1. **Fail-closed by default**  
   When no passport path or no guardrail script is found, return `{ allow: false, reasons: [{ code: 'oap.misconfigured', message: '...' }] }`. Add a config/env option (e.g. `fail_open_when_missing_config: true`) for backward compatibility and document it. Update tests and DEPLOYMENT_READINESS.

2. **Fix verifySync API path and body**  
   In `packages/core/src/core/evaluator.ts` `verifySync()`:  
   - Compute `pathId = isFullPolicyPack(policy) ? IN_BODY_PACK_ID : packId`.  
   - Use `pathId` in the URL.  
   - Set `body.context.policy_id` to `pathId !== IN_BODY_PACK_ID ? pathId : (policy?.id ?? '')`.  
   Add a unit test that verifies IN_BODY request shape when policy is full pack.

### 7.2 High (should fix)

3. **Remove or implement dead code**  
   - Either remove `packages/core/src/cli.ts` or make it delegate to the same flow as the bash CLI.  
   - Remove or document `packages/core/src/frameworks/*.ts` adapters (and base class if unused).  
   - Remove or deprecate `src/evaluator.js` with a clear note.  
   - Cursor: remove `activate`/`deactivate` from exports or implement them and remove TODO.
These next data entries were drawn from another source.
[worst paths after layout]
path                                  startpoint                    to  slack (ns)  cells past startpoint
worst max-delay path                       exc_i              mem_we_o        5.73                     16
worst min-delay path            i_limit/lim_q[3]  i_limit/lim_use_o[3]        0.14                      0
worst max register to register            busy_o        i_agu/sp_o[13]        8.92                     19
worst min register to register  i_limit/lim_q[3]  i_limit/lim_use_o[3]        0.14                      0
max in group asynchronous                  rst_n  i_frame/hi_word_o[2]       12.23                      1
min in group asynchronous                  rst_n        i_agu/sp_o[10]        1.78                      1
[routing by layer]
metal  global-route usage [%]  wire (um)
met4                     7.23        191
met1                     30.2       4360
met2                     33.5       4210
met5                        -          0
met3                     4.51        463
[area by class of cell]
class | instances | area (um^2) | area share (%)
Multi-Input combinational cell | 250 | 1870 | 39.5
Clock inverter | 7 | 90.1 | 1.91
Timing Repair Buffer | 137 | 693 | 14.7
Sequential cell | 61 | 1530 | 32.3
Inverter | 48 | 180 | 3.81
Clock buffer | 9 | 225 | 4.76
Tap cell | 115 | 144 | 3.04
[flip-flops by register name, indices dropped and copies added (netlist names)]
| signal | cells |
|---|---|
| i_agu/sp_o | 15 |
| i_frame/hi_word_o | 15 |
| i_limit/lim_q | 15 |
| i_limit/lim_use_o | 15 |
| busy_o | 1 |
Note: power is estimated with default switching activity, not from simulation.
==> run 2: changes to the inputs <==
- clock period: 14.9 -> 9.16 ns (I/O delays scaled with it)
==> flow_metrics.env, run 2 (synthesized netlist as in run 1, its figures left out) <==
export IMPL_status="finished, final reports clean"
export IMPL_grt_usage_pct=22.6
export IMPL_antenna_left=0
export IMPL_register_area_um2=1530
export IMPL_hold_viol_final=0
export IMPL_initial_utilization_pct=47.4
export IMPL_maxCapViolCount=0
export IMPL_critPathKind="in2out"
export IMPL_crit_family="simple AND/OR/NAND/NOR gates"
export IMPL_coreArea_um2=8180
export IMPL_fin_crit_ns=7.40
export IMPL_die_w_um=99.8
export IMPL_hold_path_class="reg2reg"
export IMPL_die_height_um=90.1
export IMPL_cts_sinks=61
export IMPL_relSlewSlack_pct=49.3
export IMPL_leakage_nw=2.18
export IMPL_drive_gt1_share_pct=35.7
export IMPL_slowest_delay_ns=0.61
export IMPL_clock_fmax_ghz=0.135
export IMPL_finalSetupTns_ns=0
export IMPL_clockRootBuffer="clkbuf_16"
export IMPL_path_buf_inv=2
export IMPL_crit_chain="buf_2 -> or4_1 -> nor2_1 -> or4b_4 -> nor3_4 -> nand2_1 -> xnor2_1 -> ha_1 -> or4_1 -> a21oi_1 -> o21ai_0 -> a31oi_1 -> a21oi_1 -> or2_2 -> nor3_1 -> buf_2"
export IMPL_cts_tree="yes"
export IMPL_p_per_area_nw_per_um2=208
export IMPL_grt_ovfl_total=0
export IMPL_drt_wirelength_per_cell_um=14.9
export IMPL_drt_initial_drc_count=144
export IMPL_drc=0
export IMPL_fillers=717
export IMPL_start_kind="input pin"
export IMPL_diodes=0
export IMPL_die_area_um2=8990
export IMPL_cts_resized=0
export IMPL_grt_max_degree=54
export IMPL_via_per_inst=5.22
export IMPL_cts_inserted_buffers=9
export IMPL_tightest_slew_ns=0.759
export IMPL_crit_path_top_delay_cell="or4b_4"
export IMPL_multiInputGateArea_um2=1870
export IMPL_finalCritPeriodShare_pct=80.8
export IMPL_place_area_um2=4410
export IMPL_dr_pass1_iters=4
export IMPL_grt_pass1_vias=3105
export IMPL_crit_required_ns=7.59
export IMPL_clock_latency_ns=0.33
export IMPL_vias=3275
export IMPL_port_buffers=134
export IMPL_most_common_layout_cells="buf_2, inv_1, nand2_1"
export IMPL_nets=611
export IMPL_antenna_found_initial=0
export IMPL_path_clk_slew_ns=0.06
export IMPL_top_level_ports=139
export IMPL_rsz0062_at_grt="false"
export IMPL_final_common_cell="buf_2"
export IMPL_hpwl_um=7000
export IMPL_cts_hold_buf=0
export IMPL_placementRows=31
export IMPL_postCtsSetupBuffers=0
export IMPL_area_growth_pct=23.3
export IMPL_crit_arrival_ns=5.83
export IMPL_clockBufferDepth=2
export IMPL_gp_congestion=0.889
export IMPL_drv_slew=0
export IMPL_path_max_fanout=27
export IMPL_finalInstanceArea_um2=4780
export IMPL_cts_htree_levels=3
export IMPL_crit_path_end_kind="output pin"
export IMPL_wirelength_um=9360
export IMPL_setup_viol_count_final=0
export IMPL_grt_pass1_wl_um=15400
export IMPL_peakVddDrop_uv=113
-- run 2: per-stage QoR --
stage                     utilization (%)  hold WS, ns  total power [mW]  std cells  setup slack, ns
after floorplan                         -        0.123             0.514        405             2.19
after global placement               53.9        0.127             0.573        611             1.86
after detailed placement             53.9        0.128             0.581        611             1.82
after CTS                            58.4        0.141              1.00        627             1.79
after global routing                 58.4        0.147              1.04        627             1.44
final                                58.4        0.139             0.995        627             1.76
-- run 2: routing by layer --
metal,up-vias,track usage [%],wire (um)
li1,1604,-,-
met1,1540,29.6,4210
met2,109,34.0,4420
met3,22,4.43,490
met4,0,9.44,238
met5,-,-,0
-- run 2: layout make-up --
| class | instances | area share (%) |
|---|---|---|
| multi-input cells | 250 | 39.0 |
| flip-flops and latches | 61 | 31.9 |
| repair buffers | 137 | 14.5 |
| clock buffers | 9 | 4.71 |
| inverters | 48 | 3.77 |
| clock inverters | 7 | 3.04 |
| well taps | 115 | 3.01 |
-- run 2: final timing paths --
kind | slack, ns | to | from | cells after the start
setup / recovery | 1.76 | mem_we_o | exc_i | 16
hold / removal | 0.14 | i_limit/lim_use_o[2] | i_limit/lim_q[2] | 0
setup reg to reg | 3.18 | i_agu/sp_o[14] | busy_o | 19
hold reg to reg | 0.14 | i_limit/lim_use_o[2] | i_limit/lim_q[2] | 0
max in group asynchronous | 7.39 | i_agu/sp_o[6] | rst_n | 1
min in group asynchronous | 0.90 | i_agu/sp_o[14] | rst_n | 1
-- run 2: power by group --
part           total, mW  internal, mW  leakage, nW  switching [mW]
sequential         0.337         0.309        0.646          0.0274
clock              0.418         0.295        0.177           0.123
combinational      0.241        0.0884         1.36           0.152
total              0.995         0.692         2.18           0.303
4. **DRY: shared path and tool→pack logic**  
   - Single `expandUser` (or path helper) in Node core; use it from config, passport, evaluator.  
   - Single source for default passport paths (e.g. one JSON or TS constant imported by evaluator and documented for bash).  
   - Single source for tool→pack mapping: e.g. export `toolToPackId` from core and use in adapters; or maintain a JSON map and generate/read from both Node and Python.
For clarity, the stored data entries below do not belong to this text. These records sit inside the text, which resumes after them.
`config.mk`:
```
export PLATFORM = sky130hd
export DESIGN_NAME = bt_dto_profile
export DESIGN_NICKNAME = d
export VERILOG_FILES = /design/src/rtl/bt_pkg.sv /design/src/rtl/bt_area_decode.sv /design/src/rtl/bt_curve_integrator.sv /design/src/rtl/bt_phase_accum.sv /design/src/rtl/bt_dto_profile.sv
export SDC_FILE = /design/constraint.sdc
export NUM_CORES = 1
export LEC_CHECK = 0
export BUFFER_PORTS_ARGS = -buffer_cell sky130_fd_sc_hd__buf_2
export CAP_MARGIN = 5
export CORE_MARGIN = 2
export CORE_UTILIZATION = 40
export CTS_CLUSTER_SIZE = 30
export DETAILED_ROUTE_END_ITERATION = 12
export RECOVER_POWER = 100
export SYNTH_ARGS = -nofsm -noshare
export SYNTH_HDL_FRONTEND = slang
export SYNTH_HIERARCHICAL = 1
export SYNTH_SLANG_ARGS = --single-unit
```
`constraint.sdc`:
```
create_clock -name clk -period 12.25 [get_ports clk]
set_input_delay 1.8375 -clock clk [delete_from_list [all_inputs] [get_ports clk]]
set_output_delay 1.8375 -clock clk [all_outputs]
set_load 0.1 [all_outputs]
```
`src/rtl/bt_pkg.sv`:
```
// Shared types for the bathtub increment profile generator.
package bt_pkg;

    // Area code of one output sample; 0 means no sample yet in this line.
    typedef enum logic [2:0] {
        AREA_NONE  = 3'd0,
        AREA_MID   = 3'd1,
        AREA_R_IN  = 3'd2,
        AREA_R_OUT = 3'd3,
        AREA_L_OUT = 3'd4,
        AREA_L_IN  = 3'd5
    } area_e;

endpackage

```
`src/rtl/bt_area_decode.sv`:
```
// Maps a sample position to its curve area.
// Assumes the boundaries are in the same units as pos_i (4 samples each);
// the comparisons run in a fixed priority, so unordered boundaries still
// give a defined result.
module bt_area_decode
    import bt_pkg::*;
#(
    parameter int POS_W = 8
) (
    input  logic [POS_W-1:0] pos_i,
    input  logic [POS_W-1:0] x1l_i,
    input  logic [POS_W-1:0] x0l_i,
    input  logic [POS_W-1:0] x0r_i,
    input  logic [POS_W-1:0] x1r_i,
    output area_e            area_o
);

    // Priority compare from the left edge towards the right edge.
    always_comb begin
        if (pos_i < x1l_i) begin
            area_o = AREA_L_OUT;
        end else if (pos_i < x0l_i) begin
            area_o = AREA_L_IN;
        end else if (pos_i < x0r_i) begin
            area_o = AREA_MID;
        end else if (pos_i < x1r_i) begin
            area_o = AREA_R_IN;
        end else begin
            area_o = AREA_R_OUT;
        end
    end

endmodule

```
`src/rtl/bt_curve_integrator.sv`:
```
// Double integrator that produces the phase increment.
// Assumes load_i and step_i are never both acted on (load wins).
// The increment is kept in -(2^(C0_W-1)) .. 2^C0_W-1 and the slope in its
// own signed range, both by saturation.
module bt_curve_integrator #(
    parameter int C0_W = 8,
    parameter int CK_W = 6,
    parameter int SL_W = 10
) (
    input  logic                     clk,
    input  logic                     rst_n,
    input  logic                     load_i,
    input  logic                     step_i,
    input  logic                     centre_i,
    input  logic                     outer_i,
    input  logic                     zoom_i,
    input  logic [C0_W-1:0]          c0_i,
    input  logic signed [CK_W-1:0]   c1_i,
    input  logic signed [CK_W-1:0]   c2_i,
    output logic signed [C0_W:0]     inc_next_o,
    output logic signed [C0_W:0]     inc_o
);

    localparam int INC_W = C0_W + 1;
    localparam int SUM_W = ((SL_W > INC_W) ? SL_W : INC_W) + 2;
    localparam logic signed [SUM_W-1:0] INC_HI = SUM_W'((1 << C0_W) - 1);
    localparam logic signed [SUM_W-1:0] INC_LO = SUM_W'(-(1 << (C0_W - 1)));
    localparam logic signed [SUM_W-1:0] SL_HI  = SUM_W'((1 << (SL_W - 1)) - 1);
    localparam logic signed [SUM_W-1:0] SL_LO  = SUM_W'(-(1 << (SL_W - 1)));

    logic signed [SL_W-1:0]  slope_r;
    logic signed [INC_W-1:0] inc_r;
    logic signed [CK_W-1:0]  coef;
    logic signed [INC_W-1:0] c0_full;
    logic signed [SUM_W-1:0] c0_sat;
    logic signed [SUM_W-1:0] slope_sum;
    logic signed [SUM_W-1:0] slope_sat;
    logic signed [SL_W-1:0]  slope_next;
    logic signed [SUM_W-1:0] inc_sum;
    logic signed [SUM_W-1:0] inc_sat;
    logic signed [INC_W-1:0] inc_next;

    // Clamp a wide signed value into [lo, hi].
    function automatic logic signed [SUM_W-1:0] clamp(
        input logic signed [SUM_W-1:0] v,
        input logic signed [SUM_W-1:0] lo,
        input logic signed [SUM_W-1:0] hi
    );
        if (v < lo) begin
            return lo;
        end else if (v > hi) begin
            return hi;
        end
        return v;
    endfunction

    // Centre constant: zoom bit acts as the sign, raised to the lower limit.
    always_comb begin
        c0_full = $signed({zoom_i, c0_i});
        c0_sat  = clamp(SUM_W'(c0_full), INC_LO, INC_HI);
    end

    // Next slope and increment for one output sample.
    always_comb begin
        coef       = outer_i ? c2_i : c1_i;
        slope_sum  = SUM_W'(slope_r) + SUM_W'(coef);
        slope_sat  = clamp(slope_sum, SL_LO, SL_HI);
        slope_next = centre_i ? '0 : slope_sat[SL_W-1:0];
        inc_sum    = SUM_W'(inc_r) + SUM_W'(slope_next);
        inc_sat    = clamp(inc_sum, INC_LO, INC_HI);
        inc_next   = centre_i ? c0_sat[INC_W-1:0] : inc_sat[INC_W-1:0];
    end

    // Integrator state: reset, line load, or one sample step.
    always_ff @(posedge clk) begin
        if (!rst_n) begin
            slope_r <= '0;
            inc_r   <= '0;
        end else if (load_i) begin
            slope_r <= '0;
            inc_r   <= c0_sat[INC_W-1:0];
        end else if (step_i) begin
            slope_r <= slope_next;
            inc_r   <= inc_next;
        end
    end

    assign inc_next_o = inc_next;
    assign inc_o      = inc_r;

    AST_INC_RANGE: assert property (@(posedge clk) disable iff (!rst_n)
        (SUM_W'(inc_r) >= INC_LO) && (SUM_W'(inc_r) <= INC_HI));

    AST_MID_CONST: assert property (@(posedge clk) disable iff (!rst_n)
        step_i && !load_i && centre_i && !zoom_i
        |=> inc_r == $past($signed({1'b0, c0_i})));

    AST_MID_SLOPE: assert property (@(posedge clk) disable iff (!rst_n)
        step_i && !load_i && centre_i |=> slope_r == '0);

endmodule

```
`src/rtl/bt_phase_accum.sv`:
```
// Fractional phase accumulator: per accepted sample it adds one unit plus
// the signed increment and reports the whole input samples crossed.
// Assumes the increment lies in -(2^(FR_W-1)) .. 2^FR_W-1, so at most two
// input samples are crossed per step.
module bt_phase_accum #(
    parameter int FR_W = 8
) (
    input  logic                  clk,
    input  logic                  rst_n,
    input  logic                  clr_i,
    input  logic                  step_i,
    input  logic signed [FR_W:0]  inc_i,
    output logic [1:0]            take_o
);

    logic [FR_W-1:0] acc_r;
    logic [FR_W+1:0] sum;

    // Phase plus one unit plus the sign-extended increment.
    always_comb begin
        sum = {2'b00, acc_r} + (FR_W + 2)'(1 << FR_W) + {inc_i[FR_W], inc_i};
    end

    // Keep the remainder; the take count lives for one cycle only.
    always_ff @(posedge clk) begin
        if (!rst_n) begin
            acc_r  <= '0;
            take_o <= '0;
        end else if (clr_i) begin
            acc_r  <= '0;
            take_o <= '0;
        end else if (step_i) begin
            acc_r  <= sum[FR_W-1:0];
            take_o <= sum[FR_W+1:FR_W];
        end else begin
            take_o <= '0;
        end
    end

    AST_TAKE_PULSE: assert property (@(posedge clk) disable iff (!rst_n)
        take_o != 2'd0 |-> $past(step_i) && !$past(clr_i));

    AST_TAKE_MAX: assert property (@(posedge clk) disable iff (!rst_n)
        take_o != 2'd3);

    AST_PHASE_CLR: assert property (@(posedge clk) disable iff (!rst_n)
        clr_i |=> acc_r == '0);

endmodule

```
`src/rtl/bt_dto_profile.sv`:
```
// Top of the bathtub increment profile generator.
// Counts output samples since the line strobe, decodes the area from the
// count divided by 4, steps the integrator and the phase accumulator once
// per accepted sample and stops after 4*(spl_i+1) samples.
// Assumes all programming inputs are stable during a line.
module bt_dto_profile
    import bt_pkg::*;
#(
    parameter int POS_W = 8,
    parameter int C0_W  = 8,
    parameter int CK_W  = 6,
    parameter int SL_W  = 10
) (
    input  logic                  clk,
    input  logic                  rst_n,
    input  logic                  line_start_i,
    input  logic                  sample_adv_i,
    input  logic                  keep_i,
    input  logic                  zoom_i,
    input  logic [C0_W-1:0]       c0_i,
    input  logic [CK_W-1:0]       c1_i,
    input  logic [CK_W-1:0]       c2_i,
    input  logic [POS_W-1:0]      x1l_i,
    input  logic [POS_W-1:0]      x0l_i,
    input  logic [POS_W-1:0]      x0r_i,
    input  logic [POS_W-1:0]      x1r_i,
    input  logic [POS_W-1:0]      spl_i,
    output logic signed [C0_W:0]  dto_inc_o,
    output logic [2:0]            area_o,
    output logic [1:0]            take_o
);

    localparam int CNT_W = POS_W + 2;

    logic [CNT_W-1:0]     cnt_r;
    logic                 active_r;
    area_e                area_r;
    area_e                area_now;
    logic [POS_W-1:0]     pos;
    logic                 step;
    logic                 load;
    logic                 is_mid;
    logic                 is_outer;
    logic                 last;
    logic signed [C0_W:0] inc_next;

    // Position and per-cycle controls.
    always_comb begin
        pos      = cnt_r[CNT_W-1:2];
        step     = sample_adv_i && active_r && !line_start_i;
        load     = line_start_i && !keep_i;
        last     = (cnt_r == {spl_i, 2'b11});
        is_mid   = (area_now == AREA_MID);
        is_outer = (area_now == AREA_L_OUT) || (area_now == AREA_R_OUT);
    end

    bt_area_decode #(
        .POS_W (POS_W)
    ) u_area (
        .pos_i  (pos),
        .x1l_i  (x1l_i),
        .x0l_i  (x0l_i),
        .x0r_i  (x0r_i),
        .x1r_i  (x1r_i),
        .area_o (area_now)
    );

    bt_curve_integrator #(
        .C0_W (C0_W),
        .CK_W (CK_W),
        .SL_W (SL_W)
    ) u_curve (
        .clk        (clk),
        .rst_n      (rst_n),
        .load_i     (load),
        .step_i     (step),
        .centre_i   (is_mid),
        .outer_i    (is_outer),
        .zoom_i     (zoom_i),
        .c0_i       (c0_i),
        .c1_i       ($signed(c1_i)),
        .c2_i       ($signed(c2_i)),
        .inc_next_o (inc_next),
        .inc_o      (dto_inc_o)
    );

    bt_phase_accum #(
        .FR_W (C0_W)
    ) u_phase (
        .clk    (clk),
        .rst_n  (rst_n),
        .clr_i  (line_start_i),
        .step_i (step),
        .inc_i  (inc_next),
        .take_o (take_o)
    );

    // Sample counter, line activity and area of the last accepted sample.
    always_ff @(posedge clk) begin
        if (!rst_n) begin
            cnt_r    <= '0;
            active_r <= 1'b0;
            area_r   <= AREA_NONE;
        end else if (line_start_i) begin
            cnt_r    <= '0;
            active_r <= 1'b1;
            area_r   <= AREA_NONE;
        end else if (step) begin
            cnt_r    <= cnt_r + CNT_W'(1);
            area_r   <= area_now;
            if (last) begin
                active_r <= 1'b0;
            end
        end
    end

    assign area_o = area_r;

    AST_LEFT_OUTER: assert property (@(posedge clk) disable iff (!rst_n)
        step && (pos < x1l_i) |=> area_o == 3'd4);

    AST_IDLE_HOLD: assert property (@(posedge clk) disable iff (!rst_n)
        sample_adv_i && !active_r && !line_start_i
        |=> $stable(dto_inc_o) && $stable(area_o) && take_o == 2'd0);

    AST_START_CLEARS: assert property (@(posedge clk) disable iff (!rst_n)
        line_start_i |=> area_o == 3'd0 && take_o == 2'd0 && cnt_r == '0);

    AST_KEEP_HOLD: assert property (@(posedge clk) disable iff (!rst_n)
        line_start_i && keep_i |=> $stable(dto_inc_o));

endmodule

```
==> flow_summary.yaml <==
logic_synthesis:
  async_flop_share_pct: 0
  synthDistinctLibCells: 71
  ys_dominant_reg_cell: "dfxtp_1"
  synth_edf_count: 0
  ys_ff_latch: 43
  yosys_warnings: 6
  syn_inst: 565
  synth_fp_nets: 691
  synth_area_per_cell_sq_um: 7.95
  synth_area_sq_um: 4490
  synth-seq-area-share_pct: 19.2
critical_path:
  cp.arrival_ps: 10540
  worst_setup_path_end_kind: "flip-flop"
  cpPeakStageDelay_ps: 710
  crit_fanout: 9
  crit_path_start_kind: "primary input"
  worstSetupPathType: "in2reg"
  crit_top_cell: "ha_1"
  critPathRequiredTime_ps: 12450
  reg2reg_slack_ps: 2900
  cp_slowest_cell: "o31ai_1"
floorplanning:
  die_x_microns: 110
  die-area_sq_um: 12100
  num_io_pins: 80
  rows: 38
  start_util_pct: 41.3
  core-area_sq_um: 10900
  die_y_microns: 110
clocking:
  clock_sinks: 43
  clk_pin_slew_ps: 100
  cts_tree: "built"
  numCtsBuffers: 5
  cts.repair.resized: 0
  htree_levels: 2
  clk_latency_ps: 300
  clockBufferDepth: 2
  cts_setup_buffers: 0
  cts_root_buf: "clkbuf_8"
  cts_hold_buffers: 0
sta:
  min_period_over_period_pct: 84.4
  finalWorstSetupSlack_ps: 1910
  fmax_mhz: 96.7
  slew_headroom_pct: 12.1
  hold_viol_final: 0
  finalCriticalPeriod_ps: 10340
  clock-skew-final_ps: 13.0
  finalSetupTns_ps: 0
  setup_viol: 0
  worst_pin_slew_ps: 1320
  drv_slew: 0
  whs_ps: 468
  grt_setup_unrepaired: "no"
power_and_ir_drop:
  p_per_area_nw_per_um2: 92.0
  cellLeakagePower_nw: 2.39
  power.ir.vdd_worst_mv: 0.0614
flow_run:
  drv_cap: 0
route:
  vias_per_cell: 5.44
  drt_pass1_iterations: 5
  num_vias: 4223
  ant_nets: 0
  drt_wl_total_microns: 11600
  avgRoutedWirePerCell_microns: 15.0
  route.detailed.drc: 0
  first_iter_violations: 166
placement:
  hpwl_microns: 8980
  pre_cts_ws_ps: 2220
  io_buffers: 79
  routabilityCongestion: 0.852
min_path:
  hold_class: "reg2reg"
global_routing:
  grt_use_total_pct: 19.7
  grt_max_degree: 37
  antenna_found_initial: 0
  grt_pass1_vias: 3968
  gr-total-overflow: 0
  grt_pass1_wl_microns: 18900
finish:
  syn2layout_area_growth_pct: 11.9
  n_antenna_cell: 0
  drive_gt1_share_pct: 14.8
  final_net_count: 762
  final_core_util_pct: 46.2
outcome:
  status: "completed"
5. **Performance: reuse Evaluator in CrewAI**  
   - Node: allow passing an optional `Evaluator` instance into `beforeToolCall`, or use a module-level cached Evaluator (with clear lifecycle).  
   - Python: same (cached evaluator or injectable).  
   - Document that creating one Evaluator per flow is recommended.

6. **Documentation**  
   - Document fail-open vs fail-closed and the new option.  
   - Document verifySync sync bridge (temp files, spawn).  
   - Add `build_tool_context` to Python core `__all__`.  
   - Update FRAMEWORK_SUPPORT_PLAN to mention cursor stubs and fail-open behavior until fixed.

### 7.3 Medium (improves score)

7. **Python middleware**  
   Use `decision.get("allow", False)` (or explicit check) when key is missing.

8. **Logging**  
   Replace silent catch blocks with at least debug-level logging or a single “evaluator_error” code path.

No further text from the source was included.